Olho aquele ambiente caótico, onde durmo diariamente e onde passo grande parte dos meus dias, absorvendo cada detalhe dele, e mesmo com toda a desorganização me sinto em casa; o caos está se tornando meu lar. Estou apenas fazendo jus à ele.
Entro, trancando a porta atrás de mim, e me jogo sob a cama, com sandálias e tudo, sem me importar se vou sujar os cobertores ou não. Fico encarando o teto, sem fixar o olhar em nenhum ponto específico, e fecho os olhos.
Meus nervos agora estão mais calmos, e o surto que tive enquanto estive fora de casa existe apenas em minhas memórias, o que não chega a ser exatamente um alívio. Espero nunca mais sentir algo do tipo; foi uma sensação sufocante, cruel, como se o pânico estivesse fechando suas paredes impiedosas sob mim, me esmagando com sua força implacável sem piedade alguma, e tudo que eu podia fazer era ceder aos seus caprichos e me permitir ser dominado pelo medo.
Quando sinto que lágrimas estão prestes a escorrer de meus olhos, afasto os pensamentos da cabeça e abro os olhos.
Eu não vou, não quero e não preciso carregar mais esse peso nas costas, penso comigo mesmo. Já tem coisa demais acontecendo.
Viro para o lado na cama, ficando de costas para a parede, encarando o mural de fotos que fica do lado oposto do quarto. Me levanto, atravesso o cômodo arrastando os pés, para assim poder ficar de frente às fotografias e ter uma visão mais clara dos momentos mais felizes do meu passado.
Há uma infinidade de fotos e colagens presas ao mural com uma mistura de alfinetes e adesivos, e em todas elas há um padrão de apenas cinco pessoas, incluindo a mim: tia Selma, tia Dione, vovó Lúcia e Pedro.
Vejo uma foto minha, de quando eu ainda era criança, na primeira vez que fui ao parque com minhas tias; em outra, vovó Lúcia e eu estamos fazendo pose na minha formatura no jardim de infância.
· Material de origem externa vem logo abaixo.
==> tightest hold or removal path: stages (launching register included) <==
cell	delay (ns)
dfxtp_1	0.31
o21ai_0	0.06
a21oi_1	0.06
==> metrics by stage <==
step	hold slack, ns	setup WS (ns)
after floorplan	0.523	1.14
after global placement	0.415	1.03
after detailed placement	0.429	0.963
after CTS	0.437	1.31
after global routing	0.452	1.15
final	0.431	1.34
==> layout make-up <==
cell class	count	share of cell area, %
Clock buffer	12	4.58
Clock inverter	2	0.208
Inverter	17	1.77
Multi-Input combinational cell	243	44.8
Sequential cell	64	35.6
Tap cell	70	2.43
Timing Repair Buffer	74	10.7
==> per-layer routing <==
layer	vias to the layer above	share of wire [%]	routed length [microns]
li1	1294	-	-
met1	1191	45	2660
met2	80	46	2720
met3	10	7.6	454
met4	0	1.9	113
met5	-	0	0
--- src/common/rvPkg.sv ---
package rvPkg;

	// data, address and instruction values
	typedef logic [31:0] word;

	typedef logic [4:0] regIdx;

	typedef enum logic [3:0] {
		aluAdd   = 4'd0,
		aluSub   = 4'd1,
		aluSll   = 4'd2,
		aluSlt   = 4'd3,
		aluSltu  = 4'd4,
		aluXor   = 4'd5,
		aluSrl   = 4'd6,
		aluSra   = 4'd7,
		aluOr    = 4'd8,
		aluAnd   = 4'd9,
		aluPassB = 4'd10
	} aluOp;

	// jump is taken unconditionally
	typedef enum logic [2:0] {
		brNone = 3'd0,
		brEq   = 3'd1,
		brNe   = 3'd2,
		brLt   = 3'd3,
		brGe   = 3'd4,
		brLtu  = 3'd5,
		brGeu  = 3'd6,
		brJump = 3'd7
	} branchKind;

	typedef enum logic [1:0] {
		wbAlu     = 2'd0,
		wbMem     = 2'd1,
		wbPcPlus4 = 2'd2
	} wbSel;

	// same encoding as funct3[1:0] of loads and stores
	typedef enum logic [1:0] {
		sizeByte = 2'b00,
		sizeHalf = 2'b01,
		sizeWord = 2'b10
	} accessSize;

	typedef enum logic [6:0] {
		opLui    = 7'b0110111,
		opAuipc  = 7'b0010111,
		opJal    = 7'b1101111,
		opJalr   = 7'b1100111,
		opBranch = 7'b1100011,
		opLoad   = 7'b0000011,
		opStore  = 7'b0100011,
		opImm    = 7'b0010011,
		opOp     = 7'b0110011,
		opSystem = 7'b1110011
	} opcode;

	localparam word ebreakInst = 32'h0010_0073;

endpackage

--- src/hdl/registerFile.sv ---
module registerFile import rvPkg::*; (
	input  logic  clk,
	input  logic  rstN,
	input  regIdx rs1,
	input  regIdx rs2,
	input  regIdx rd,
	input  logic  writeEnable,
	input  word   writeData,
	output word   rs1Data,
	output word   rs2Data
);

	word regs [32];

	always_ff @(posedge clk) begin
		if (!rstN) begin
			for (int i = 0; i < 32; i++) begin
				regs[i] <= '0;
			end
		end else if (writeEnable && rd != '0) begin
			regs[rd] <= writeData;
		end
	end

	// x0 reads as zero
	assign rs1Data = (rs1 == '0) ? '0 : regs[rs1];
	assign rs2Data = (rs2 == '0) ? '0 : regs[rs2];

endmodule

--- config.mk ---
export PLATFORM = sky130hd
export DESIGN_NAME = registerFile
export DESIGN_NICKNAME = d
export VERILOG_FILES = /design/src/common/rvPkg.sv /design/src/hdl/registerFile.sv
export SDC_FILE = /design/constraint.sdc
export NUM_CORES = 2
export LEC_CHECK = 0
export ABC_AREA = 0
export BUFFER_PORTS_ARGS = -buffer_cell sky130_fd_sc_hd__clkbuf_2
export CORE_UTILIZATION = 60
export CTS_BUF_LIST = sky130_fd_sc_hd__clkbuf_8
export DETAILED_ROUTE_END_ITERATION = 10
export PLACE_DENSITY = 0.77
export SYNTH_ARGS = -nofsm -noshare
export SYNTH_HDL_FRONTEND = slang
export SYNTH_SLANG_ARGS = --single-unit
--- constraint.sdc ---
create_clock -name clk -period 5.7 [get_ports clk]
set_input_delay 0.57 -clock clk [delete_from_list [all_inputs] [get_ports clk]]
set_output_delay 0.57 -clock clk [all_outputs]
set_load 0.01 [all_outputs]
--- config.mk ---
export PLATFORM = sky130hd
export DESIGN_NAME = alu
export DESIGN_NICKNAME = d
export VERILOG_FILES = /design/src/common/rvPkg.sv /design/src/hdl/alu.sv
export SDC_FILE = /design/constraint.sdc
export NUM_CORES = 1
export LEC_CHECK = 0
export BUFFER_PORTS_ARGS = -buffer_cell sky130_fd_sc_hd__clkbuf_2
export CAP_MARGIN = 10
export CORE_MARGIN = 1.5
export CORE_UTILIZATION = 30
export DETAILED_ROUTE_END_ITERATION = 10
export GPL_TIMING_DRIVEN = 0
export PLACE_DENSITY = 0.55
export SLEW_MARGIN = 15
export SYNTH_ARGS = -nofsm -noshare
export SYNTH_HDL_FRONTEND = slang
export SYNTH_SLANG_ARGS = --single-unit
--- constraint.sdc ---
create_clock -name vclk -period 5.4
set_input_delay 1.08 -clock vclk [all_inputs]
set_output_delay 1.08 -clock vclk [all_outputs]
set_load 0.03 [all_outputs]
**src/common/rvPkg.sv**
```systemverilog
package rvPkg;

	// data, address and instruction values
	typedef logic [31:0] word;

	typedef logic [4:0] regIdx;

	typedef enum logic [3:0] {
		aluAdd   = 4'd0,
		aluSub   = 4'd1,
		aluSll   = 4'd2,
		aluSlt   = 4'd3,
		aluSltu  = 4'd4,
		aluXor   = 4'd5,
		aluSrl   = 4'd6,
		aluSra   = 4'd7,
		aluOr    = 4'd8,
		aluAnd   = 4'd9,
		aluPassB = 4'd10
	} aluOp;

	// jump is taken unconditionally
	typedef enum logic [2:0] {
		brNone = 3'd0,
		brEq   = 3'd1,
		brNe   = 3'd2,
		brLt   = 3'd3,
		brGe   = 3'd4,
		brLtu  = 3'd5,
		brGeu  = 3'd6,
		brJump = 3'd7
	} branchKind;

	typedef enum logic [1:0] {
		wbAlu     = 2'd0,
		wbMem     = 2'd1,
		wbPcPlus4 = 2'd2
	} wbSel;

	// same encoding as funct3[1:0] of loads and stores
	typedef enum logic [1:0] {
		sizeByte = 2'b00,
		sizeHalf = 2'b01,
		sizeWord = 2'b10
	} accessSize;

	typedef enum logic [6:0] {
		opLui    = 7'b0110111,
		opAuipc  = 7'b0010111,
		opJal    = 7'b1101111,
		opJalr   = 7'b1100111,
		opBranch = 7'b1100011,
		opLoad   = 7'b0000011,
		opStore  = 7'b0100011,
		opImm    = 7'b0010011,
		opOp     = 7'b0110011,
		opSystem = 7'b1110011
	} opcode;

	localparam word ebreakInst = 32'h0010_0073;

endpackage

```
**src/hdl/pcUnit.sv**
```systemverilog
module pcUnit import rvPkg::*; #(
	parameter word resetVector = 32'h0000_0000
) (
	input  logic clk,
	input  logic rstN,
	input  logic branchTaken,
	input  word  jalrTarget,
	input  word  imm,
	input  logic halt,
	input  logic isJalr,
	output word  pc,
	output word  pcPlus4
);

	word nextPc;

	assign pcPlus4 = pc + 32'd4;

	// jalr wins over the branch adder
	always_comb begin
		if (isJalr) begin
			nextPc = {jalrTarget[31:1], 1'b0};
		end else if (branchTaken) begin
			nextPc = pc + imm;
		end else begin
			nextPc = pcPlus4;
		end
	end

	always_ff @(posedge clk) begin
		if (!rstN) begin
			pc <= resetVector;
		end else if (!halt) begin
			pc <= nextPc;
		end
	end

endmodule

```
**config.mk**
```make
export PLATFORM = sky130hd
export DESIGN_NAME = pcUnit
export DESIGN_NICKNAME = d
export VERILOG_FILES = /design/src/common/rvPkg.sv /design/src/hdl/pcUnit.sv
export SDC_FILE = /design/constraint.sdc
export NUM_CORES = 1
export LEC_CHECK = 0
export ABC_AREA = 0
export BUFFER_PORTS_ARGS = -buffer_cell sky130_fd_sc_hd__buf_4
export CORE_MARGIN = 4
export CORE_UTILIZATION = 53
export DETAILED_ROUTE_END_ITERATION = 12
export PLACE_DENSITY = 0.94
export SLEW_MARGIN = 20
export SYNTH_ARGS = -nofsm -noshare
export SYNTH_HDL_FRONTEND = slang
export SYNTH_SLANG_ARGS = --single-unit
export TNS_END_PERCENT = 30
```
**constraint.sdc**
```tcl
create_clock -name clk -period 3.05 [get_ports clk]
set_clock_uncertainty 0.2 [all_clocks]
set_input_delay 0.305 -clock clk [delete_from_list [all_inputs] [get_ports clk]]
set_output_delay 0.305 -clock clk [all_outputs]
set_load 0.005 [all_outputs]
```
After elaboration in Yosys (flattened, before gate mapping)
Index checks and enable logic that the tools add are counted.
W data, S select, Z words.

word-level totals
  flip-flop bits (word level) = 32
  logic and storage cells = 5
  input bits = 69
  output and inout bits = 64

operators by class
  add/subtract/negate cells = 2
  multiplexer cells = 2

operator list
  cell                     number
  $mux W32                 2
  $add A32 B3 Y32 const B  1
  $add A32 B32 Y32         1

Longest topological paths before layout
  depth after elaboration = 3
  gate-level depth with buffers = 11
  depth with buffers taken out = 11

Least setup slack after synthesis
OpenSTA, ideal clock, no wires.

  path kind = reg-to-reg
  from = register pc[9]
  to = register pc[29]
  cell stages (with the launch flop) = 11
  library setup time = 0.095 ns
  setup slack = 0.486 ns
  required time = 2.755 ns
  arrival = 2.268 ns
  path buffers = 1
  clock period less this slack = 2.564 ns
  cells stage by stage = dfxtp_1 -> ha_1 -> clkbuf_2 -> and3_1 -> a221o_1 -> a21oi_1 -> o21ai_2 -> a31oi_1 -> o21ai_1 -> xnor2_1 -> a221oi_1

between the ends
  longest elaborated chain between the ends = 3
  elaborated cells on any way between the ends = 4
  those cells by class = 2 x add/sub; 2 x mux

ends and longest elaborated chain
  what                                                        RTL line                    source
  start: declaration                                          pcUnit.sv:11                output word pc,
  start signal: assignment                                    pcUnit.sv:32                pc <= resetVector;
  start signal: assignment                                    pcUnit.sv:34                pc <= nextPc;
  $add A32 B3 Y32 / $add A32 B32 Y32 (equally long branches)  pcUnit.sv:17, pcUnit.sv:24
  $mux W32 (*)                                                pcUnit.sv:23                end else if (branchTaken) begin
  $mux W32 (*)                                                pcUnit.sv:21                if (isJalr) begin

Mark *: on every way between the ends. The rest lies on a longest branch, timed or not.
A chain may end at the register's enable or synchronous reset.

Final worst setup path
  from = register pc[2]
  to = output pcPlus4[18]

between the ends
  longest elaborated chain between the ends = 1

ends and longest elaborated chain
  what              RTL line      source
  $add A32 B3 Y32   pcUnit.sv:17  assign pcPlus4 = pc + 32'd4;
  end: declaration  pcUnit.sv:12  output word pcPlus4

No other way between the ends.

==> impl_metrics.ini <==
[yosys]
yosysWarnings = 0
synth_area_per_cell_um2 = 7.10
synth.net_count = 686
synthDominantCellAreaShare_pct = 15.4
synth_cell_types = 68
synthDominantAreaCellType = sky130_fd_sc_hd__dfxtp_1
yosys-top-cells-area = sky130_fd_sc_hd__dfxtp_1 (15%), sky130_fd_sc_hd__ha_1 (9.7%), sky130_fd_sc_hd__a21oi_1 (7.2%)
synth_sequential_area_ratio_pct = 15.4
syn_inst_count = 584
synth_ff_type = sky130_fd_sc_hd__dfxtp_1
synth_common_cells = sky130_fd_sc_hd__nand2_1 (65), sky130_fd_sc_hd__a21oi_1 (60), sky130_fd_sc_hd__o21ai_0 (51)
async_set_or_reset_register_ratio_after_synthesis_pct = 0
mapped_cell_area_um2 = 4150
ys_ff_latch = 32
synth_enable_flop_cells = 0
synth_most_common_cell = sky130_fd_sc_hd__nand2_1

[floorplanning]
std_cell_rows = 31
io_pins = 133
initial_core_util_pct = 55.7
coreArea_um2 = 7450
horizontal_die_dimension_um = 96.5
chipHeight_um = 96.5
area_of_the_die_um2 = 9310

[clocking]
tritoncts = done
clock_root_cell = sky130_fd_sc_hd__clkbuf_8
post_cts_buffers = 0
clock_latency_ns = 0.30
clockBufferDepth = 2
tritoncts.num_buffers = 5
h_tree_lvl_count = 2
clkSinkCount = 32
worst_path_clk_slew_ns = 0.08

[timing]
finalHoldViolations = 0
timing_worst_slew_pin_value_ns = 0.697
drv_slew = 0
max-slew-margin-rel_pct = 53.4
setup_repair_after_global_routing_missed_its_margin = true
setup_total_negative_slack_ns = 0
highest_achievable_clock_rate_mhz = 339
finalSetupViolations = 0
post-route-period-util_pct = 96.7
min_period_ns = 2.95

[critical_path]
worst_r2r_endpoint = pc[16]
worst_ep_arrival_time_ns = 2.45
launch_instance_of_the_worst_register_to_register_path = pc[0]
crit_path_max_incr_delay_ns = 0.40
reg2reg_setup_slack_ns = 0.11
cell_with_the_biggest_individual_delay_on_the_critical_path = sky130_fd_sc_hd__dfxtp_1
timing.critical_path.max_delay_family = simple AND/OR/NAND/NOR gates
cp_num_cells = 9
critPathRequiredTime_ns = 2.54
cp-start-kind = flip-flop
path_buf_inv = 3
cp_max_fo = 9
crit_path_end_kind = output port
path_common_cell = sky130_fd_sc_hd__buf_4
reg2reg_depth = 10
crit_chain = buf_4 -> ha_1 -> and4_1 -> and2_1 -> buf_4 -> nand3_1 -> nor2_1 -> xor2_1 -> buf_4
kind_of_critical_path = flip-flop to output port

[global_routing]
vias_in_the_first_global_route = 4638
gr-total-overflow = 0
maximum_number_of_pins_on_one_net_before_global_route_repair = 36
grt.total_usage_pct = 34.8
wire_length_of_the_first_global_routing_pass_mm = 24.7
antenna_found_initial = 0

[route]
firstDrtPassIters = 5
detail_route.wirelength_mm = 16.4
post_drt_via_cell_ratio = 6.28
avgRoutedWirePerCell_um = 20.0
drt_iter0_markers = 545
antenna_violating_nets_post_route = 0
vias = 5143
post-route-drc-count = 0

[placement]
numPlacedInstances = 811
place_area_um2 = 5350
io_buffer_count = 131
routability_driven_placement_congestion_ratio = 0.998
post-dp-hpwl_mm = 13.0

[outcome]
status = completed

[worst_hold_path]
hold-path-cell-count = 3
timing.hold.worst.start = jalrTarget[17]
min_path_type = input pin to flip-flop
end_point_of_the_worst_hold_path = pc[17]

[layout]
max_ffs_per_register = 32
antenna-diode-count = 0
count_of_non_filler_cells_in_the_finished_layout = 819
top_register = pc
finish.instance_area_um2 = 5470
nNetsFinal = 821
ff_latch_area_um2 = 641
final_util_pct = 73.4
multiInputGateArea_um2 = 3290
layout-drive-gt1-share_pct = 26.1
fill_cells = 606
area_delta_synth_final_pct = 31.8
layout_top_registers = pc: 32 flops

[power_and_ir_drop]
vdd_ir_drop_max_mv = 0.189
p_leak_nw = 2.59
power.density_cell_area_nw_per_um2 = 352

[run]
max_cap_viols = 0
-- power breakdown --
part	switching (mW)	internal, mW	leakage (nW)
clock network	0.193	0.242	0.0541
logic	0.542	0.440	2.27
registers	0.0503	0.455	0.264
-- stage by stage --
stage	hold WS, ns	setup WS [ns]	power (mW)
2_1_floorplan	0.300	0.486	1.06
3_3_place_gp	0.298	0.161	1.45
3_5_place_dp	0.332	0.0493	1.47
4_1_cts	0.102	0.0364	1.90
5_1_grt	0.123	-0.0254	2.03
6_report	0.103	0.0995	1.92
-- cell type report --
class / count / share of cell area [%]
multi-input combinational: 496 / 60.2
sequential: 32 / 11.7
clock buffer: 5 / 1.26
timing repair buffer: 162 / 22.2
clock inverter: 3 / 0.778
inverter: 22 / 1.51
tap: 99 / 2.27
-- how the worst max path moves through the flow --
stage,start,endpoint,slack [ns]
2_1_floorplan,pc[9],pc[29],0.49
6_report,pc[2],pcPlus4[18],0.1
3_3_place_gp,imm[0],pc[30],0.16
5_1_grt,pc[13],pcPlus4[31],-0.03
4_1_cts,pc[0],pc[30],0.04
3_5_place_dp,imm[0],pc[30],0.05
-- placed cells by master (no fill, tap or decap), types with 3 or more instances in the layout --
master and instances:
sky130_fd_sc_hd__and4_1 3, sky130_fd_sc_hd__nand2b_1 6, sky130_fd_sc_hd__o2bb2ai_1 4, sky130_fd_sc_hd__nor2_1 44
sky130_fd_sc_hd__mux2i_1 5, sky130_fd_sc_hd__ha_1 32, sky130_fd_sc_hd__nor4_1 3, sky130_fd_sc_hd__a211oi_1 4
sky130_fd_sc_hd__a22oi_1 7, sky130_fd_sc_hd__a22o_1 4, sky130_fd_sc_hd__buf_4 162, sky130_fd_sc_hd__o211ai_1 3
sky130_fd_sc_hd__xor2_1 19, sky130_fd_sc_hd__a31oi_1 6, sky130_fd_sc_hd__nor2b_1 5, sky130_fd_sc_hd__and3_1 7
sky130_fd_sc_hd__o21ai_0 51, sky130_fd_sc_hd__o21bai_1 3, sky130_fd_sc_hd__a221oi_1 7, sky130_fd_sc_hd__dfxtp_1 32
sky130_fd_sc_hd__o21a_1 5, sky130_fd_sc_hd__a21o_1 19, sky130_fd_sc_hd__o31ai_1 6, sky130_fd_sc_hd__nand4_1 11
sky130_fd_sc_hd__nand2_1 65, sky130_fd_sc_hd__nand3_1 20, sky130_fd_sc_hd__o22ai_1 3, sky130_fd_sc_hd__inv_1 21
sky130_fd_sc_hd__clkbuf_8 5, sky130_fd_sc_hd__nor3_1 11, sky130_fd_sc_hd__o2111ai_1 3, sky130_fd_sc_hd__o221ai_1 5
sky130_fd_sc_hd__xnor2_1 34, sky130_fd_sc_hd__and2_1 6, sky130_fd_sc_hd__a21oi_1 60
-- cell families (layout without fill, tap and decap cells) --
logic type	after synthesis	in the layout	synth area share, %
mux	5	5	1.21
fa+ha+maj	33	33	10.1
buf+inv	56	192	5.46
compound gates	208	208	32.2
xor+xnor	54	54	11.6
simple gates	196	196	23.9
flops	32	32	15.4
-- timing repair --
action,CTS,global route
resized for setup,0,3
hold buffers,0,0
setup endpoints to repair,0,8
-- worst min-delay path, cell delays in order --
cell and delay, ns:
sky130_fd_sc_hd__buf_4 0.07, sky130_fd_sc_hd__a221oi_1 0.07, sky130_fd_sc_hd__a21oi_1 0.12
-- routing by layer --
layer	GRT usage (%)	routed length, um	vias up
li1	-	-	2413
met1	50.4	7040	2376
met2	53.1	7130	320
met3	6.12	1870	34
met4	9.23	348	0
met5	0	0	-
Note: power is estimated with default switching activity, not from simulation.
Ao lado, tia Dione dá gargalhadas ao me ver chorar desesperado enquanto observo uma cobra numa jaula no zoológico.
Dou uma risada ao me lembrar daquele fatídico dia, tantos anos atrás. Acho que é por isso que tantas pessoas adoram tirar e guardar fotografias; porque através delas conseguimos guardar momentos incríveis que sabemos que não irão voltar, porque elas possibilitam que lembremos com carinho das coisas que já passaram e possamos recordar com clareza de detalhes todas as emoções boas que já sentimos.
Passo a mão pelas fotos, sentindo com as pontas dos dedos suas texturas nostálgicas, até que paro em uma das inúmeras fotos do Pedro que preenchem meu mural. Abro a mão e deixo a palma aberta, me apoiando na foto, como se através dela eu pudesse tocá–lo, como se através dela eu pudesse puxá–lo de lá e trazê–lo de volta para mim.
Sinto um peso no peito ao ver Pedro deitado na areia da praia, relaxado, com um sorriso enorme no rosto; sua pele morena vivia constantemente queimada de sol, seus braços, fortes e definidos por conta de tantos exercícios. Seus olhos sorriam como todo o resto de seu corpo.
Pedro passava mais tempo em praias, surfando e tomando banho de mar, do que na própria casa. No dia em que tirei aquela foto, sem ele saber, estávamos a caminho da escola, quando de repente paramos no meio do caminho e ele me convenceu a matar aula para darmos um mergulho no mar. Como eu não estava nenhum pouco a fim de estudar naquele dia, aceitei a proposta prontamente, e nos divertimos sozinhos, na praia, pelo resto do dia.
Sinto tanta saudade dele. Tanta saudade que chega quase a ser uma dor física.
Eu acredito que todo mundo tem aquela pessoa: aquela pessoa que te liga quando você chega em casa apenas para saber se você está bem, aquela pessoa que encontra algo e te diz “ ei, eu vi isso e lembrei de você ”, aquela pessoa que sempre está ali do seu lado, não importa por qual razão, que te apoia independente de qualquer motivo.
Pedro era essa pessoa.
Ele era tudo para mim.
Depois que ele se foi, eu me perdi, fiquei sem rumo, sem propósito.
Porque ele era o sentido da minha vida.
Era por ele e para ele que eu vivia.
Pedro era a minha pessoa.
Depois que eu o perdi, acabei perdendo a mim mesmo também.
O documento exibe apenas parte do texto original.